Suit: State rule on kids violates Medicaid law

Eligibility for day treatment at issue

A rule that the state Department of Human Services began applying to some developmentally disabled children in Arkansas last summer and will begin applying to more of them on July 1 unless stopped by court order violates the Medicaid Act, a federal lawsuit alleges.

The suit was filed Friday on behalf of three facilities that provide day treatment services for eligible children up to 6 years old, and parents of six affected children between the ages of 6 months and 3 years.

The facilities are the South Arkansas Development Center for Children and Families Inc. in El Dorado; the C.B. King Memorial School Inc., based in McGehee; and Pattillo Center-School Inc., headquartered in DeWitt.

Attorney Martin Bowen of North Little Rock, who sued the directors of the state Department of Human Services and its Division of Developmental Disabilities Services on behalf of the plaintiffs, wants U.S. District Judge Kristine Baker to declare that the rule violates federal law and order the state to not apply it.

The rule denies eligibility for day habilitation services prescribed for children unless their primary-care physician also prescribes occupational therapy, physical therapy, speech therapy or nursing services. Bowen said children may not be denied mandatory services simply because they fail to qualify for other services.

"Many children who qualify for day habilitation services have not been prescribed occupational therapy, physical therapy, speech therapy or nursing services," Bowen said. "The rule deprives these children of the day habilitation they need to obtain the maximum reduction of their developmental disabilities and restoration to their best possible functional level."

Bowen said the rule went into effect for new applicants on July 1, 2018, depriving hundreds of Medicaid-eligible children from getting day habilitation services ordered by their physicians, and will begin applying in two weeks to children who were already in the program when the rule took effect last summer but were grandfathered in.

"Hundreds of additional children will lose day habilitation services if the rule is not enjoined prior to that time," he said.

He contends that at least 276 children have been affected: 140 who otherwise would have been eligible for day services at the El Dorado facility, 110 at the McGehee-based facility and 26 at the DeWitt-based corporation.

Bowen is asking Baker to grant immediate relief in the form of a temporary restraining order and a preliminary injunction that would keep the rule from being enforced while the matter is litigated, unless she strikes the rule down permanently in the interim.

The lawsuit states that thousands of Medicaid-eligible children in Arkansas suffer developmental disabilities and delay. It says that under the Medicaid Act's early and periodic screening, diagnosis and treatment provisions, they are eligible for any medical or remedial services recommended by a physician that are aimed at "the maximum reduction of physical or mental disability and restoration of an individual to the best possible functional level."

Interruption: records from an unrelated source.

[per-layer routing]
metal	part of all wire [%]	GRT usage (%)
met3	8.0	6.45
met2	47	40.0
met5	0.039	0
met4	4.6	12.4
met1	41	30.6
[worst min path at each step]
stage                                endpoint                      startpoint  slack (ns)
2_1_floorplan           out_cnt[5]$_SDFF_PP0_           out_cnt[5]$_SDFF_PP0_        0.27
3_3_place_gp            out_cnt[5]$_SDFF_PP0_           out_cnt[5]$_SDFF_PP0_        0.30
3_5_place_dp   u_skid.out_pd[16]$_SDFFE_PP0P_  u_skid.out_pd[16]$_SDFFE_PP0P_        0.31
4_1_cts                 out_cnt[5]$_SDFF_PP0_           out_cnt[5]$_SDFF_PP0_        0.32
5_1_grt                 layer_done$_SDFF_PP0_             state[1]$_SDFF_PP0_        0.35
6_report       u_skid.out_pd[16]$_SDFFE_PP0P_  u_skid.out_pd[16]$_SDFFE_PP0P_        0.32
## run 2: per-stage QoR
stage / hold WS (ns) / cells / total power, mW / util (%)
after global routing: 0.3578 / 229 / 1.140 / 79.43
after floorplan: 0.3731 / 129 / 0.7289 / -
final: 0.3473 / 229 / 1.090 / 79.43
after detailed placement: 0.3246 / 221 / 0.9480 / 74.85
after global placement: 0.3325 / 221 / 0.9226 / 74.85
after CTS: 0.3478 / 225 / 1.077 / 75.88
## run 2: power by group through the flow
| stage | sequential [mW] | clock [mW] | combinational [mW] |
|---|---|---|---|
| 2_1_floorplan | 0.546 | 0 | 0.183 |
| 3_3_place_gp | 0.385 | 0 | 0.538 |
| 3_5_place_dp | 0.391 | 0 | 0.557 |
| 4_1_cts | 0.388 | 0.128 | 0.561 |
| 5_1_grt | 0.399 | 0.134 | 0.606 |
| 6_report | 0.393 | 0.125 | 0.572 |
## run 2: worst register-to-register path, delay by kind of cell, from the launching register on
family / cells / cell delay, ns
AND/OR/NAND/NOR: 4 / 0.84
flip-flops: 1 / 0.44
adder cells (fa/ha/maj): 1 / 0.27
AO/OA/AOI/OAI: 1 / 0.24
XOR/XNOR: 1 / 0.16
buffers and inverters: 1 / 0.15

Experts on the treatment of developmental disabilities in children up to age 6 say that such disabilities are effectively treated with early intervention day treatment services, such as those available to Medicaid-eligible children in Arkansas under the Early Intervention Day Treatment program, the suit states.

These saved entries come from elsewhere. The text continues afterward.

## src/rtl/cpu_pkg.sv

```systemverilog
// Shared EX-stage definitions: ALU function codes, datapath widths and the
// operand/result records passed between the ID, EX and MEM boundaries.
package cpu_pkg;
  localparam int DATA_W    = 16;
  localparam int REG_IDX_W = 4;
  localparam int FUNCT_W   = 4;

  localparam logic [FUNCT_W-1:0] FUNCT_MUL      = 4'h1;
  localparam logic [FUNCT_W-1:0] FUNCT_DIV      = 4'h2;
  localparam logic [FUNCT_W-1:0] FUNCT_ALU_LO   = 4'h8;
  localparam logic [FUNCT_W-1:0] FUNCT_ALU_HI   = 4'hF;

  typedef struct packed {
    logic [FUNCT_W-1:0]   funct;
    logic [DATA_W-1:0]    op1;
    logic [DATA_W-1:0]    op2;
    logic [REG_IDX_W-1:0] rd;
  } ex_op_t;

  typedef struct packed {
    logic [DATA_W-1:0]    result;
    logic [DATA_W-1:0]    r0;
    logic [REG_IDX_W-1:0] rd;
    logic                 r0_we;
    logic                 branch;
  } ex_res_t;
endpackage

```

## src/rtl/ex_stage_ctrl_if.sv

```systemverilog
// EX-stage bus: ID handshake, ALU operand/result lines and EX/MEM handshake.
// master = the sequencer, slave = its surroundings (ID, ALU, MEM).
interface ex_stage_ctrl_if;
  import cpu_pkg::*;

  logic                 in_valid;
  logic                 in_ready;
  logic [FUNCT_W-1:0]   in_funct;
  logic [DATA_W-1:0]    in_op1;
  logic [DATA_W-1:0]    in_op2;
  logic [REG_IDX_W-1:0] in_rd;

  logic [FUNCT_W-1:0]   alu_funct;
  logic [DATA_W-1:0]    alu_rout1;
  logic [DATA_W-1:0]    alu_rout2;
  logic [DATA_W-1:0]    alu_result;
  logic [DATA_W-1:0]    alu_r0;
  logic                 alu_branch;

  logic                 out_valid;
  logic                 out_ready;
  logic [DATA_W-1:0]    out_result;
  logic [REG_IDX_W-1:0] out_rd;
  logic [DATA_W-1:0]    out_r0;
  logic                 out_r0_we;
  logic                 out_branch;
  logic                 flush;

  modport master (
    input  in_valid, in_funct, in_op1, in_op2, in_rd,
    input  alu_result, alu_r0, alu_branch, out_ready,
    output in_ready, alu_funct, alu_rout1, alu_rout2,
    output out_valid, out_result, out_rd, out_r0, out_r0_we, out_branch, flush
  );

  modport slave (
    output in_valid, in_funct, in_op1, in_op2, in_rd,
    output alu_result, alu_r0, alu_branch, out_ready,
    input  in_ready, alu_funct, alu_rout1, alu_rout2,
    input  out_valid, out_result, out_rd, out_r0, out_r0_we, out_branch, flush
  );
endinterface

```

## src/rtl/ex_stage_ctrl.sv

```systemverilog
// Execute-stage sequencer: registers ID ops, holds ALU operands for mul/div,
// captures ALU results into EX/MEM under backpressure, flushes on taken branch.
module ex_stage_ctrl #(
  parameter int unsigned        MULDIV_LAT = 3,
  parameter logic [3:0]         FUNCT_MUL  = cpu_pkg::FUNCT_MUL,
  parameter logic [3:0]         FUNCT_DIV  = cpu_pkg::FUNCT_DIV
) (
  input  logic            clk,
  input  logic            rst_n,
  ex_stage_ctrl_if.master bus
);
  import cpu_pkg::*;

  localparam logic [3:0] CNT_INIT = 4'(MULDIV_LAT - 1);

  ex_op_t     op_q;
  logic       op_valid;
  logic [3:0] cnt;
  ex_res_t    out_q;
  logic       out_valid_q;

  logic done, capture, flush, accept;
  logic in_muldiv, op_muldiv;

  assign in_muldiv = (bus.in_funct == FUNCT_MUL) || (bus.in_funct == FUNCT_DIV);
  assign op_muldiv = (op_q.funct  == FUNCT_MUL) || (op_q.funct  == FUNCT_DIV);

  assign done    = op_valid && (cnt == 4'd0);
  // A full EX/MEM slot may still capture when MEM drains it this same cycle.
  assign capture = done && (!out_valid_q || bus.out_ready);
  assign flush   = capture && bus.alu_branch;
  assign accept  = bus.in_valid && bus.in_ready;

  assign bus.in_ready = (!op_valid || capture) && !flush;

  always_ff @(posedge clk) begin
    if (!rst_n) begin
      op_q        <= '0;
      op_valid    <= 1'b0;
      cnt         <= 4'd0;
      out_q       <= '0;
      out_valid_q <= 1'b0;
    end else begin
      if (accept) begin
        op_q     <= '{funct: bus.in_funct, op1: bus.in_op1, op2: bus.in_op2, rd: bus.in_rd};
        op_valid <= 1'b1;
        cnt      <= in_muldiv ? CNT_INIT : 4'd0;
      end else if (capture) begin
        op_valid <= 1'b0;
      end else if (op_valid && cnt != 4'd0) begin
        cnt <= cnt - 4'd1;
      end

      if (capture) begin
        out_q       <= '{result: bus.alu_result, r0: bus.alu_r0, rd: op_q.rd,
                         r0_we: op_muldiv, branch: bus.alu_branch};
        out_valid_q <= 1'b1;
      end else if (out_valid_q && bus.out_ready) begin
        out_valid_q <= 1'b0;
      end
    end
  end

  assign bus.alu_funct  = op_q.funct;
  assign bus.alu_rout1  = op_q.op1;
  assign bus.alu_rout2  = op_q.op2;
  assign bus.out_valid  = out_valid_q;
  assign bus.out_result = out_q.result;
  assign bus.out_r0     = out_q.r0;
  assign bus.out_rd     = out_q.rd;
  assign bus.out_r0_we  = out_q.r0_we;
  assign bus.out_branch = out_q.branch;
  assign bus.flush      = flush;
endmodule

```

## src/flat_wrapper.sv

```systemverilog
// flat-port wrapper written by rule: the top's interface ports become plain ports
module ex_stage_ctrl_flat import cpu_pkg::*;
#(
  parameter int unsigned        MULDIV_LAT = 3,
  parameter logic [3:0]         FUNCT_MUL  = cpu_pkg::FUNCT_MUL,
  parameter logic [3:0]         FUNCT_DIV  = cpu_pkg::FUNCT_DIV
)
  (clk, rst_n, bus_in_valid, bus_in_funct, bus_in_op1, bus_in_op2, bus_in_rd, bus_alu_result, bus_alu_r0, bus_alu_branch, bus_out_ready, bus_in_ready, bus_alu_funct, bus_alu_rout1, bus_alu_rout2, bus_out_valid, bus_out_result, bus_out_rd, bus_out_r0, bus_out_r0_we, bus_out_branch, bus_flush);
  ex_stage_ctrl_if bus_i ();
  input  logic clk;
  input  logic rst_n;
  input wire logic [$bits(bus_i.in_valid)-1:0] bus_in_valid;
  input wire logic [$bits(bus_i.in_funct)-1:0] bus_in_funct;
  input wire logic [$bits(bus_i.in_op1)-1:0] bus_in_op1;
  input wire logic [$bits(bus_i.in_op2)-1:0] bus_in_op2;
  input wire logic [$bits(bus_i.in_rd)-1:0] bus_in_rd;
  input wire logic [$bits(bus_i.alu_result)-1:0] bus_alu_result;
  input wire logic [$bits(bus_i.alu_r0)-1:0] bus_alu_r0;
  input wire logic [$bits(bus_i.alu_branch)-1:0] bus_alu_branch;
  input wire logic [$bits(bus_i.out_ready)-1:0] bus_out_ready;
  output wire logic [$bits(bus_i.in_ready)-1:0] bus_in_ready;
  output wire logic [$bits(bus_i.alu_funct)-1:0] bus_alu_funct;
  output wire logic [$bits(bus_i.alu_rout1)-1:0] bus_alu_rout1;
  output wire logic [$bits(bus_i.alu_rout2)-1:0] bus_alu_rout2;
  output wire logic [$bits(bus_i.out_valid)-1:0] bus_out_valid;
  output wire logic [$bits(bus_i.out_result)-1:0] bus_out_result;
  output wire logic [$bits(bus_i.out_rd)-1:0] bus_out_rd;
  output wire logic [$bits(bus_i.out_r0)-1:0] bus_out_r0;
  output wire logic [$bits(bus_i.out_r0_we)-1:0] bus_out_r0_we;
  output wire logic [$bits(bus_i.out_branch)-1:0] bus_out_branch;
  output wire logic [$bits(bus_i.flush)-1:0] bus_flush;
  assign bus_i.in_valid = bus_in_valid;
  assign bus_i.in_funct = bus_in_funct;
  assign bus_i.in_op1 = bus_in_op1;
  assign bus_i.in_op2 = bus_in_op2;
  assign bus_i.in_rd = bus_in_rd;
  assign bus_i.alu_result = bus_alu_result;
  assign bus_i.alu_r0 = bus_alu_r0;
  assign bus_i.alu_branch = bus_alu_branch;
  assign bus_i.out_ready = bus_out_ready;
  assign bus_in_ready = bus_i.in_ready;
  assign bus_alu_funct = bus_i.alu_funct;
  assign bus_alu_rout1 = bus_i.alu_rout1;
  assign bus_alu_rout2 = bus_i.alu_rout2;
  assign bus_out_valid = bus_i.out_valid;
  assign bus_out_result = bus_i.out_result;
  assign bus_out_rd = bus_i.out_rd;
  assign bus_out_r0 = bus_i.out_r0;
  assign bus_out_r0_we = bus_i.out_r0_we;
  assign bus_out_branch = bus_i.out_branch;
  assign bus_flush = bus_i.flush;
  ex_stage_ctrl #(.MULDIV_LAT(MULDIV_LAT), .FUNCT_MUL(FUNCT_MUL), .FUNCT_DIV(FUNCT_DIV)) u_core (.clk(clk), .rst_n(rst_n), .bus(bus_i));
endmodule
```

## config.mk

```make
export PLATFORM = sky130hd
export DESIGN_NAME = ex_stage_ctrl_flat
export DESIGN_NICKNAME = d
export VERILOG_FILES = /design/src/rtl/cpu_pkg.sv /design/src/rtl/ex_stage_ctrl_if.sv /design/src/rtl/ex_stage_ctrl.sv /design/src/flat_wrapper.sv
export SDC_FILE = /design/constraint.sdc
export NUM_CORES = 1
export LEC_CHECK = 0
export ABC_AREA = 1
export BUFFER_PORTS_ARGS = -buffer_cell sky130_fd_sc_hd__clkbuf_2
export CAP_MARGIN = 25
export CORE_MARGIN = 2
export CORE_UTILIZATION = 51
export CTS_BUF_LIST = sky130_fd_sc_hd__clkbuf_8
export DETAILED_ROUTE_END_ITERATION = 16
export PLACE_DENSITY = 0.83
export SYNTH_ARGS = -nofsm -noshare
export SYNTH_HDL_FRONTEND = slang
export SYNTH_SLANG_ARGS = --single-unit
```

## constraint.sdc

```tcl
create_clock -name clk -period 1.8 [get_ports clk]
set_clock_uncertainty 0.1 [all_clocks]
set_input_delay 0.18 -clock clk [delete_from_list [all_inputs] [get_ports clk]]
set_output_delay 0.18 -clock clk [all_outputs]
set_load 0.02 [all_outputs]
```

After elaboration in Yosys (flattened, before gate mapping)
Index checks and enable logic that the tools add are counted.
W data, S select, Z words.
{"block": "op_classes", "addsub": 1, "n_mul": 0, "n_div": 0, "n_lt_le_gt_ge": 0, "eq_ne": 5, "n_shift": 0, "n_mux": 8, "bitwise": 0, "n_reduce_logical": 20}
{"op": "$mux W4", "n": 3}
{"op": "$eq A4 B1 Y1 const B", "n": 2}
{"op": "$eq A4 B2 Y1 const B", "n": 2}
{"op": "$logic_and A1 B1 Y1", "n": 7}
{"op": "$reduce_bool A2 Y1", "n": 3}
{"op": "$logic_not A4 Y1", "n": 1}
{"op": "$logic_or A1 B1 Y1", "n": 4}
{"op": "$mux W1", "n": 4}
{"op": "$reduce_bool A4 Y1", "n": 1}
{"op": "$sub A4 B1 Y4 const B", "n": 1}
{"op": "$logic_not A1 Y1", "n": 3}
{"op": "$mux W2", "n": 1}
{"op": "$ne A2 B2 Y1 const B", "n": 1}
{"op": "$reduce_and A2 Y1", "n": 1}
{"block": "word_totals", "ff_bits": 84, "latch_bits": 0, "ram_bits": 0, "mem_bits_ro": 0, "input_bits": 77, "out_inout_bits": 77, "word_cells": 46, "n_memories": 0}

Depth between registers and ports, before layout
{"block": "logic_depth", "ltp_word": 9, "ltp_mapped": 10, "mapped_depth_nobuf": 10}

Worst setup path before layout
Ideal clock, no wire load.
{"block": "synth_timing", "kind": "register to register", "from": "register u_core.cnt[0]", "to": "register u_core.out_q, in the netlist u_core.bus.out_branch", "setup_time_ns": 0.065, "t_arrival_ns": 1.384, "required_ns": 1.635, "slack_ns": 0.251, "path_stages_with_launch": 9, "n_path_buf": 0, "synth_period_minus_slack_ns": 1.549, "path_cell_list": "dfxtp_1 -> inv_1 -> ha_1 -> nand2_2 -> inv_1 -> nand3_1 -> nor2_1 -> a21oi_1 -> nor2_1"}
{"block": "synth_via", "elab_chain_cells": 3}
{"element": "start: declaration", "line": "ex_stage_ctrl.sv:18", "source": "logic [3:0] cnt;"}
{"element": "start signal: assignment", "line": "ex_stage_ctrl.sv:47", "source": "cnt <= in_muldiv ? CNT_INIT : 4'd0;"}
{"element": "start signal: assignment", "line": "ex_stage_ctrl.sv:51", "source": "cnt <= cnt - 4'd1;"}
{"element": "$logic_not A4 Y1", "line": "ex_stage_ctrl.sv:28", "source": "assign done = op_valid && (cnt == 4'd0);"}
{"element": "$logic_and A1 B1 Y1", "line": "ex_stage_ctrl.sv:28"}
{"element": "$logic_and A1 B1 Y1", "line": "ex_stage_ctrl.sv:30", "source": "assign capture = done && (!out_valid_q || bus.out_ready);"}
{"element": "end signal: assignment", "line": "ex_stage_ctrl.sv:55", "source": "out_q <= '{result: bus.alu_result, r0: bus.alu_r0, rd: op_q.rd,"}
{"element": "end: declaration", "line": "ex_stage_ctrl.sv:19", "source": "ex_res_t out_q;"}
Every way passes these cells.
A chain may end at the register's enable or synchronous reset.

Worst setup path after layout
{"block": "layout_timing", "from": "register u_core.cnt[0]", "to": "output bus_flush"}
{"block": "layout_via", "elab_chain_cells": 4}
{"element": "$logic_not A4 Y1", "line": "ex_stage_ctrl.sv:28"}
{"element": "$logic_and A1 B1 Y1", "line": "ex_stage_ctrl.sv:28"}
{"element": "$logic_and A1 B1 Y1", "line": "ex_stage_ctrl.sv:30"}
{"element": "$logic_and A1 B1 Y1", "line": "ex_stage_ctrl.sv:31", "source": "assign flush = capture && bus.alu_branch;"}
{"element": "end: declaration", "line": "flat_wrapper.sv:31", "source": "output wire logic [$bits(bus_i.flush)-1:0] bus_flush;"}
Every way passes these cells.

==> metrics <==
routability cong. 0.7695; DRC Markers 0; Synth top area share 42.20%; FMAX 0.5780 GHz; drt pass-1 iters 4; clk root buf clkbuf_8; final hold violations 0; FF+latch count, synth 84; DRT met1 WL roughly 4300 um; total number of yosys warnings 0; average size of a mapped cell between 6 and 7 um2; wire per inst 12.23 um; HP Class in2reg; Fin Setup TNS 0 ns; fin crit period 1.730 ns; synth top area cells dfxtp_1 42%, inv_1 13%, nor2_1 10%; Core Area roughly 7600 um2; post-layout util 68.13%; WP data arrival between 1 and 1.5 ns; CTS Sinks 84; CTS H-tree depth 3; Die Wd 92.40 um; CP startpoint kind flop; P&R area growth vs syn 30.74%; post-route ant nets 0; crit share post-route 96.11%; Antenna diodes 0; DR vias 4014; VDD IR-drop max 577.6 uV; vias in the first global route 3745; Critical Path Sink Type output port; Fin Hold WS 0.01144 ns; initial antenna violation count 0; worst-path fanout max 5; Max clock buf depth 2; CP startpoint u_core.cnt[0]$_SDFFE_PN0P_; largest net degree at the start of global routing 70; share of layout cells above drive strength 1 between 20% and 30%; top layer reached by signal wires met4; Cell Area, Placed 4616 um2; Synth cell types 22; status completed; sequential share of the synthesized area 42.20%; clk slew on worst S/H paths 0.08 ns; Fillers 660; Post-Synthesis Cells approximately 600; PortBufs 153; fin nets about 820; DR iter-0 viols 165; syn nets 677; MaxCap Viol Count 0; Synth Cell Area 3985 um2; GRT Total Usage 24.35%; hold path startpoint bus_alu_r0[14]; Die Area 8537 um2; CTS Buf Count 9; post-route cell area between 5000 and 6000 um2; die height 92.40 um; Pwr Total 4.735 mW; first-pass GRT wire length 16840 um; final WL 10400 um; Clock Latency Late Sink around 0.35 ns; Top-Level Pins 154; required time worst endpoint 1.52 ns; power per cell area 908.8 nW/um2; final setup vio count 0; GR Overflow Total 0; Initial Util 52.11%; fin. max-slew vios 0; critical path type reg2out; met2 WL 5026 um; Slew HR 80.71%; CTS tree yes; vias per std cell between 4 and 5; Yosys top cell by area dfxtp_1; worst slew pin tran 0.2894 ns; hpwl dp 6469 um; P_leak 2.990 nW; std cell rows 32; R2R Path Start u_core.cnt[0]$_SDFFE_PN0P_; met3 wire length 853 um
## registers in the layout, summed over array words and instances, names as in the netlist
name,cells
u_core.bus.alu_rout1,16
u_core.bus.alu_rout2,16
u_core.bus.out_r0,16
u_core.bus.out_result,16
u_core.bus.alu_funct,4
u_core.bus.out_rd,4
u_core.cnt,4
u_core.op_q,4
u_core.bus.out_branch,1
u_core.bus.out_r0_we,1
u_core.bus.out_valid,1
u_core.op_valid,1
## synth_stat cells (all sizes together)
cell type	instances
o21bai	1
ha	1
clkbuf	18
a21oi	8
dfxtp	84
nor3	2
buf	51
inv	137
nand2	99
o21ai	36
a31o	1
nand3	6
nand4	44
nand3b	1
nor2	110
## worst paths after layout
kind / to / slack [ns] / cells past startpoint
setup reg to reg: u_core.bus.alu_rout1[1]$_SDFFE_PN0P_ / 0.15 / 9
hold / removal: u_core.bus.out_r0[14]$_SDFFE_PN0P_ / 0.01 / 3
hold reg to reg: u_core.bus.out_rd[2]$_SDFFE_PN0P_ / 0.36 / 2
setup / recovery: bus_flush / 0.07 / 7
## power breakdown
part           internal (mW)  switching [mW]  leakage, nW
Sequential              2.03          0.0973        0.695
Clock                  0.776           0.687        0.107
Combinational          0.442           0.701         2.19
## layer usage
metal,vias up,track usage (%)
li1,2035,-
met1,1799,29.19
met2,156,41.00
met3,24,7.567
met4,0,8.955
met5,-,0
## cell families after synthesis
logic type	after synthesis	synth area share (%)
AOI/OAI and AO/OA	46	6.217
adders and majority gates	1	0.3139
buffers and inverters	206	23.11
DFF	84	42.20
and+or+nand+nor	262	28.16
## critical path, cell delays in order (launching register included)
cell     delay, ns
dfxtp_2       0.34
inv_2         0.08
ha_4          0.15
nand2_4       0.07
inv_1         0.07
nand3_2       0.10
nor2_2        0.13
buf_4         0.16
## area by class of cell
type	instances	area [um2]	share of cell area (%)
Multi-Input combinational cell	309	1421	27.28
Tap cell	102	127.6	2.450
Clock inverter	7	92.59	1.777
Sequential cell	84	1687	32.37
Timing Repair Buffer	202	1244	23.87
Clock buffer	9	123.9	2.378
Inverter	137	514.2	9.870
## stage by stage
step                      worst slack [ns]  std cells
after floorplan                     0.2513        599
after detailed placement           0.09459        800
after global placement              0.2010        800
after CTS                          0.02082        846
final                              0.06996        850
after global routing              -0.01035        850
## repair_timing
item	in CTS	in global routing
cloned	0	0
buffers inserted	2	3
hold endpoints to repair	28	1
resized for setup	12	8
hold buffers	28	1
pin swaps	4	4
endpoints found under the setup margin	2	2
## layout by cell type, fill, tap and decap left out
master,count
clkbuf_8,9
nand2_4,1
nand3b_1,1
buf_6,2
clkinv_2,1
dfxtp_2,4
nor3_4,1
buf_4,18
dlygate4sd3_1,29
o21bai_4,1
dfxtp_1,80
nand3_2,2
buf_12,2
o21ai_0,34
nor2_2,2
nor2_1,107
o21ai_1,2
nor2_4,1
nand4_1,44
clkbuf_2,151
a31o_2,1
bufinv_16,2
a21oi_1,8
ha_4,1
clkinvlp_4,2
nand3_1,4
clkinv_4,1
nand2_1,98
inv_2,3
inv_1,135
nor3_1,1
No activity file was read; power rests on OpenSTA's default activity.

When prescribed by physicians for such children, the "day habilitation services" provided through the program "are mandated by" the early and periodic screening provisions of the Medicaid Act, the lawsuit asserts.

Bowen said the department has enacted a rule, known as the "one therapy" rule, that denies the prescribed services, however, unless the patient is also prescribed at least one of the other listed services.

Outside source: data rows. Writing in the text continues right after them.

**src/rtl/pipeline_pkg.sv**
```systemverilog
// Shared pipeline definitions: branch-operation codes and the sequencing action
// chosen each cycle by the hazard/redirect controller.
package pipeline_pkg;

    localparam logic [4:0] BR_NEVER = 5'b00000;
    localparam logic [4:0] BR_BEQ   = 5'b01000;
    localparam logic [4:0] BR_BNE   = 5'b01001;
    localparam logic [4:0] BR_BLT   = 5'b01100;
    localparam logic [4:0] BR_BGE   = 5'b01101;
    localparam logic [4:0] BR_BLTU  = 5'b01110;
    localparam logic [4:0] BR_BGEU  = 5'b01111;

    // Unconditional jumps are any code with the top bit set (1xxxx).
    localparam logic [4:0] BR_ALWAYS = 5'b10000;

    typedef enum logic [1:0] {
        ActRun      = 2'd0,
        ActStall    = 2'd1,
        ActRedirect = 2'd2,
        ActFreeze   = 2'd3
    } action_e;

    function automatic logic is_jump(input logic [4:0] brop);
        return brop[4];
    endfunction

endpackage

```
**src/rtl/sat_counter.sv**
```systemverilog
// Saturating up-counter with synchronous reset and clear; clear beats increment.
module sat_counter #(
    parameter int unsigned W = 32
) (
    input  logic         clk,
    input  logic         rst,
    input  logic         clr,
    input  logic         inc,
    output logic [W-1:0] q
);

    logic [W-1:0] r_q;

    always_ff @(posedge clk) begin
        if (rst || clr) begin
            r_q <= '0;
        end else if (inc && (r_q != '1)) begin
            r_q <= r_q + W'(1);
        end
    end

    assign q = r_q;

endmodule

```
**src/rtl/hazard_redirect_ctrl.sv**
```systemverilog
// Pipeline sequencing controller: picks FREEZE/REDIRECT/STALL/RUN each cycle, drives PC and
// pipeline-register enables/flushes, and tracks per-stage valid bits and perf counters.
module hazard_redirect_ctrl
    import pipeline_pkg::*;
#(
    parameter int unsigned CNT_W = 32
) (
    input  logic             clk,
    input  logic             rst,
    input  logic             Freeze,
    input  logic             NextPCSrc,
    input  logic [4:0]       EXBrOp,
    input  logic             EXMemRead,
    input  logic [4:0]       EXrd,
    input  logic [4:0]       IDrs1,
    input  logic [4:0]       IDrs2,
    input  logic             CntClr,
    output logic             PCSel,
    output logic             PCWrite,
    output logic             IFIDWrite,
    output logic             IFIDFlush,
    output logic             IDEXWrite,
    output logic             IDEXFlush,
    output logic [1:0]       LastAction,
    output logic [CNT_W-1:0] BranchCnt,
    output logic [CNT_W-1:0] TakenCnt,
    output logic [CNT_W-1:0] StallCnt
);

    logic    r_id_valid;
    logic    r_ex_valid;
    action_e r_last_action;

    action_e w_action;
    logic    w_load_use;
    logic    w_br_inc;
    logic    w_taken_inc;
    logic    w_stall_inc;

    assign w_load_use = r_id_valid && r_ex_valid && EXMemRead && (EXrd != 5'd0) &&
                        ((EXrd == IDrs1) || (EXrd == IDrs2));

    // Redirect is checked before stall so a wrong-path load-use hazard is dropped.
    always_comb begin
        if (Freeze) begin
            w_action = ActFreeze;
        end else if (r_ex_valid && NextPCSrc) begin
            w_action = ActRedirect;
        end else if (w_load_use) begin
            w_action = ActStall;
        end else begin
            w_action = ActRun;
        end
    end

    always_comb begin
        PCSel     = 1'b0;
        PCWrite   = 1'b0;
        IFIDWrite = 1'b0;
        IFIDFlush = 1'b0;
        IDEXWrite = 1'b0;
        IDEXFlush = 1'b0;
        if (rst) begin
            // Let the PC take its reset value while both pipeline registers load NOPs.
            PCWrite   = 1'b1;
            IFIDFlush = 1'b1;
            IDEXFlush = 1'b1;
        end else begin
            unique case (w_action)
                ActRun: begin
                    PCWrite   = 1'b1;
                    IFIDWrite = 1'b1;
                    IDEXWrite = 1'b1;
                end
                ActStall: begin
                    IDEXWrite = 1'b1;
                    IDEXFlush = 1'b1;
                end
                ActRedirect: begin
                    PCSel     = 1'b1;
                    PCWrite   = 1'b1;
                    IFIDWrite = 1'b1;
                    IDEXWrite = 1'b1;
                    IFIDFlush = 1'b1;
                    IDEXFlush = 1'b1;
                end
                ActFreeze: begin
                end
                default: begin
                end
            endcase
        end
    end

    always_ff @(posedge clk) begin
        if (rst) begin
            r_id_valid    <= 1'b0;
            r_ex_valid    <= 1'b0;
            r_last_action <= ActRun;
        end else begin
            r_last_action <= w_action;
            unique case (w_action)
                ActRun: begin
                    r_ex_valid <= r_id_valid;
                    r_id_valid <= 1'b1;
                end
                ActStall: begin
                    r_ex_valid <= 1'b0;
                end
                ActRedirect: begin
                    r_id_valid <= 1'b0;
                    r_ex_valid <= 1'b0;
                end
                ActFreeze: begin
                end
                default: begin
                end
            endcase
        end
    end

    assign LastAction = r_last_action;

    // The action is FREEZE whenever Freeze is high, so these are already frozen out.
    assign w_br_inc    = (w_action != ActFreeze) && r_ex_valid && (EXBrOp != BR_NEVER);
    assign w_taken_inc = (w_action == ActRedirect);
    assign w_stall_inc = (w_action == ActStall);

    sat_counter #(.W(CNT_W)) u_branch_cnt (
        .clk (clk),
        .rst (rst),
        .clr (CntClr),
        .inc (w_br_inc),
        .q   (BranchCnt)
    );

    sat_counter #(.W(CNT_W)) u_taken_cnt (
        .clk (clk),
        .rst (rst),
        .clr (CntClr),
        .inc (w_taken_inc),
        .q   (TakenCnt)
    );

    sat_counter #(.W(CNT_W)) u_stall_cnt (
        .clk (clk),
        .rst (rst),
        .clr (CntClr),
        .inc (w_stall_inc),
        .q   (StallCnt)
    );

endmodule

```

Amy Webb, spokesman for the Department of Human Services, declined to comment on the lawsuit Monday because it is ongoing litigation.

Bowen said Monday that the services at issue are the same ones that were litigated years ago under the names of different parties before U.S. District Judge Billy Roy Wilson. The case played out over a number of years, always surviving motions to dismiss, but it was settled without being judicially decided after one of the biggest plaintiffs, Pediatric Specialty Care, was sold.